Homophobia is real, alive and unwell, and this campaign is an unpleasant expression of it. As I write, my home city of Liverpool prepares for its fifth annual Pride festival tomorrow, on a date chosen to commemorate the anniversary of the death of Michael Causer, an 18 year old hairdresser who was attacked at a house party and beaten unconscious while he slept after a photo of Michael and his boyfriend was found on his phone while he slept. Witnesses reported hearing homophobic abuse shouted at him while the attack took place. His body was dumped in the street by his attackers, who informed police that they had found the body, and attended the hospital pretending to be concerned friends to cover their tracks. Although the case was investigated and tried as a homophobic hate crime, the judge did not accept this as a motive for the attack, and the ringleader is serving a lesser sentence as a result. Liverpool Pride is not just a party – it remains a protest, a march not a parade, against this injustice and others that occur daily in our city, our country, and around the world against people because of ignorance, fear and prejudice against those of different sexual orientations and gender identities.

The Liverpool Pride march is led by representatives of Michael Causer’s family and the Foundation they set up in his name to support vulnerable LGBT young people.
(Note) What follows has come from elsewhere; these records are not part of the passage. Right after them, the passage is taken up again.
Background: an optimization exercise with open tools, aiming at small area. Do not read the settings as production practice.
Only simulation tests tie the RTL to the original design; equivalence was not proved.
No activity file was given, so power comes from the tool's default toggle rates.

red:
// regfile_mp
module regfile_mp #(
    parameter int XLEN     = 32,
    parameter int NREGS    = 32,
    parameter int NRD      = 2,
    parameter int BYPASS   = 1,
    parameter int ZERO_REG = 1,
    localparam int AW      = (NREGS > 1) ? $clog2(NREGS) : 1
) (
    input  logic                clk,
    input  logic                rst,
    input  logic                we,
    input  logic [AW-1:0]       wa,
    input  logic [XLEN-1:0]     wd,
    input  logic [NRD*AW-1:0]   ra,
    output logic [NRD*XLEN-1:0] rd,
    input  logic                busy_set,
    input  logic [AW-1:0]       busy_addr,
    output logic [NRD-1:0]      busy
);
Size in the first run: roughly 120 I/O pins, roughly 0.041 mm^2 of cells after synthesis.
==> module rf_hold, before the edit <==
module rf_hold (
    input  logic en,
    input  logic en_n,
    input  logic d,
    input  logic q,
    output logic y
);
    assign y = (en & d) | (en_n & q);
endmodule
==> module regfile_mp, before the edit <==
module regfile_mp #(
    parameter int XLEN     = 32,
    parameter int NREGS    = 32,
    parameter int NRD      = 2,
    parameter int BYPASS   = 1,
    parameter int ZERO_REG = 1,
    localparam int AW      = (NREGS > 1) ? $clog2(NREGS) : 1
) (
    input  logic                clk,
    input  logic                rst,
    input  logic                we,
    input  logic [AW-1:0]       wa,
    input  logic [XLEN-1:0]     wd,
    input  logic [NRD*AW-1:0]   ra,
    output logic [NRD*XLEN-1:0] rd,
    input  logic                busy_set,
    input  logic [AW-1:0]       busy_addr,
    output logic [NRD-1:0]      busy
);
    localparam int FIRST = (ZERO_REG != 0) ? 1 : 0;
    localparam int NR    = NREGS - FIRST;
    logic [XLEN-1:0]  regs [NREGS];
    logic [NREGS-1:0] pending;
    function automatic logic addr_valid(input logic [AW-1:0] a);
        addr_valid = ($unsigned(a) < NREGS) && !((ZERO_REG != 0) && (a == '0));
    endfunction
    logic [XLEN-1:0] wdg;
    assign wdg = wd & {XLEN{rst}};
    logic wr_ok, bs_ok;
    assign wr_ok = we && addr_valid(wa);
    assign bs_ok = busy_set && addr_valid(busy_addr);
    if (ZERO_REG != 0) begin : g_zero
        assign regs[0]    = '0;
        assign pending[0] = 1'b0;
    end
    for (genvar r = FIRST; r < NREGS; r++) begin : g_reg
        logic            wsel, bsel, en, en_n;
        logic [XLEN-1:0] q, dn;
        logic            p;
        assign wsel = wr_ok && (wa == AW'(r));
        assign bsel = bs_ok && (busy_addr == AW'(r));
        assign en   = !rst || wsel;
        assign en_n = !en;
        for (genvar b = 0; b < XLEN; b++) begin : g_bit
            rf_hold u_hold (.en(en), .en_n(en_n), .d(wdg[b]), .q(q[b]), .y(dn[b]));
        end
        always_ff @(posedge clk) begin
            q <= dn;
        end
        always_ff @(posedge clk) begin
            p <= rst && (bsel || (p && !wsel));
        end
        assign regs[r]    = q;
        assign pending[r] = p;
    end
    for (genvar g = 0; g < NRD; g++) begin : g_rd
        logic [AW-1:0]   a;
        logic            hit, hit_n;
        logic [7:0]      lo_n;
        logic [3:0]      hi_n;
        assign a     = ra[g*AW +: AW] & {AW{rst}};
        assign hit   = (BYPASS != 0) && we && addr_valid(a) && (wa == a);
        assign hit_n = !hit;
        for (genvar j = 0; j < 8; j++) begin : g_lo
            assign lo_n[j] = !(a[2:0] == 3'(j));
        end
        for (genvar j = 0; j < 4; j++) begin : g_hi
            assign hi_n[j] = !(a[4:3] == 2'(j));
        end
        for (genvar q = 0; q < XLEN / 8; q++) begin : g_grp
            logic [30:0] sel;
            rf_dec u_dec (.lo_n(lo_n), .hi_n(hi_n), .sel(sel));
            for (genvar b = 8 * q; b < 8 * q + 8; b++) begin : g_bit
                logic [30:0] dt;
                for (genvar t = 0; t < 31; t++) begin : g_t
                    assign dt[t] = regs[t + 1][b];
                end
                rf_rdbit #(.BYP(1)) u_rd (
                    .sel(sel), .d(dt), .byp(hit), .byp_n(hit_n), .bd(wd[b]),
                    .y(rd[g*XLEN + b])
                );
            end
            if (q == XLEN / 8 - 1) begin : g_busy
                rf_rdbit #(.BYP(0)) u_busy (
                    .sel(sel), .d(pending[31:1]), .byp(hit), .byp_n(hit_n), .bd(1'b0),
                    .y(busy[g])
                );
            end
        end
    end
endmodule
Settings: LEC_CHECK=0, CAP_MARGIN=5, CELL_PAD_IN_SITES_DETAIL_PLACEMENT=1, CELL_PAD_IN_SITES_GLOBAL_PLACEMENT=1, CORE_MARGIN=2, CORE_UTILIZATION=45, PLACE_DENSITY=0.55, SETUP_SLACK_MARGIN=0.15, SLEW_MARGIN=5, SYNTH_HIERARCHICAL=1; clock period 5.0 ns.
standard.sh (not shown) runs the stock make flow with config.mk's settings and CLKGATE_MAP_FILE= SYNTH_SCRIPT=/design/flow/synth_recipe.tcl, a recipe that flattens the netlist after the stock synthesis.
==> flow/flow/run.sh <==
#!/bin/bash
# Standard ORFS layout with two changes:
#  * ports are buffered with sky130_fd_sc_hd__buf_2 instead of the delay-cell buffer
#    that buffer_ports picks by default;
#  * CTS builds the tree from clkbuf_8 with sink clusters of at most 50 um and
#    inserts no dummy loads.
# The make output goes to make.log in the work folder; ORFS's per-step logs stay under orfs/logs.
set -euo pipefail
bash standard.sh \
  "BUFFER_PORTS_ARGS=-buffer_cell sky130_fd_sc_hd__buf_2" \
  "CTS_ARGS=-sink_clustering_enable -repair_clock_nets -dont_use_dummy_load -buf_list sky130_fd_sc_hd__clkbuf_8 -sink_clustering_size 30 -sink_clustering_max_diameter 50" \
  finish > make.log 2>&1
Input-level comparison between blue and red:
--- a/flow/design.v
+++ b/flow/design.v
@@ -1,13 +1,13 @@
 module rf_hold (
     input  logic en,
-    input  logic en_n,
+    input  logic hold,
     input  logic d,
     input  logic q,
     output logic y
 );
-    assign y = (en & d) | (en_n & q);
+    assign y = (en & d) | (hold & q);
 endmodule
 module rf_aoi222 (
     input  logic a1, a2, b1, b2, c1, c2,
     output logic y
 );
@@ -108,29 +108,27 @@
     logic [XLEN-1:0]  regs [NREGS];
     logic [NREGS-1:0] pending;
     function automatic logic addr_valid(input logic [AW-1:0] a);
         addr_valid = ($unsigned(a) < NREGS) && !((ZERO_REG != 0) && (a == '0));
     endfunction
-    logic [XLEN-1:0] wdg;
-    assign wdg = wd & {XLEN{rst}};
     logic wr_ok, bs_ok;
     assign wr_ok = we && addr_valid(wa);
     assign bs_ok = busy_set && addr_valid(busy_addr);
     if (ZERO_REG != 0) begin : g_zero
         assign regs[0]    = '0;
         assign pending[0] = 1'b0;
     end
     for (genvar r = FIRST; r < NREGS; r++) begin : g_reg
-        logic            wsel, bsel, en, en_n;
+        logic            wsel, bsel, en, hold;
         logic [XLEN-1:0] q, dn;
         logic            p;
         assign wsel = wr_ok && (wa == AW'(r));
         assign bsel = bs_ok && (busy_addr == AW'(r));
-        assign en   = !rst || wsel;
-        assign en_n = !en;
+        assign en   = rst && wsel;
+        assign hold = rst && !wsel;
         for (genvar b = 0; b < XLEN; b++) begin : g_bit
-            rf_hold u_hold (.en(en), .en_n(en_n), .d(wdg[b]), .q(q[b]), .y(dn[b]));
+            rf_hold u_hold (.en(en), .hold(hold), .d(wd[b]), .q(q[b]), .y(dn[b]));
         end
         always_ff @(posedge clk) begin
             q <= dn;
         end
         always_ff @(posedge clk) begin
@@ -151,24 +149,24 @@
             assign lo_n[j] = !(a[2:0] == 3'(j));
         end
         for (genvar j = 0; j < 4; j++) begin : g_hi
             assign hi_n[j] = !(a[4:3] == 2'(j));
         end
-        for (genvar q = 0; q < XLEN / 8; q++) begin : g_grp
+        for (genvar q = 0; q < XLEN / 16; q++) begin : g_grp
             logic [30:0] sel;
             rf_dec u_dec (.lo_n(lo_n), .hi_n(hi_n), .sel(sel));
-            for (genvar b = 8 * q; b < 8 * q + 8; b++) begin : g_bit
+            for (genvar b = 16 * q; b < 16 * q + 16; b++) begin : g_bit
                 logic [30:0] dt;
                 for (genvar t = 0; t < 31; t++) begin : g_t
                     assign dt[t] = regs[t + 1][b];
                 end
                 rf_rdbit #(.BYP(1)) u_rd (
                     .sel(sel), .d(dt), .byp(hit), .byp_n(hit_n), .bd(wd[b]),
                     .y(rd[g*XLEN + b])
                 );
             end
-            if (q == XLEN / 8 - 1) begin : g_busy
+            if (q == XLEN / 16 - 1) begin : g_busy
                 rf_rdbit #(.BYP(0)) u_busy (
                     .sel(sel), .d(pending[31:1]), .byp(hit), .byp_n(hit_n), .bd(1'b0),
                     .y(busy[g])
                 );
             end
Notes after the runs:
Comparing blue and red, final-layout fill cell count is lower on blue. Compared to red, blue has clock network power consumption about 2% higher. Number of global-route vias before repair: blue and red compared, higher one is red. Going from red to blue, the final critical path time including I/O delays and setup was found to have gone up by 0.084 ns. Comparing blue and red, core area is lower on blue. Number of multi-input combinational cells on blue is down relative to red.

-- port drivers added, routing unchanged --
In the flow no input, the clock included, has a driving cell. The finished layouts below were timed again as built, in two steps.
Step 1, drivers: a clkbuf_16 drives clk and a buf_2 each remaining input, both assumed.
Step 2 times the ports against the registers' clock, not the clock port: input delays grow and output delays shrink by t, the midpoint of the rising clock arrivals with the driver on.
a / b / c = ideal / step 1 / step 2; a / b = the first two.
| run | t, ns | setup WS [ns] | worst data-port slew with drivers (ns) |
|---|---|---|---|
| red | 0.867 | 0.151 / 0.127 / 0.127 | 0.04 |
| blue | 0.877 | 0.067 / -0.042 / -0.042 | 0.16 |
With both steps, setup timing fails in blue, where it was met with ideal ports. For blue, which loses most, drivers alone change the setup slack by -0.109 ns; drivers and shift together by -0.109 ns.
As leader of the UK’s longest running LGBT youth group, I have the privilege of leading around 50 young people aged 13-25 through the streets of our city to experience a display of affirmation, diversity and acceptance which is exhilarating and empowering for them, as they can often feel isolated, judged and threatened because they are not who others expect them to be.

There is nothing wrong with anyone being proud of their heterosexuality – in fact our society generally affirms it. The problem is when people feel they have to defend their own rights and privileges by denying them to others, dehumanising them and justifying injustice in the process.

So remember, Pride was not born out of a need to celebrate being LGBT. It evolved out of our struggle as human beings to break free of oppression and to exist without being criminalized, pathologized or persecuted for being who we are.

Don’t wonder why there is no such thing as a ‘straight pride’ – be grateful you never needed one.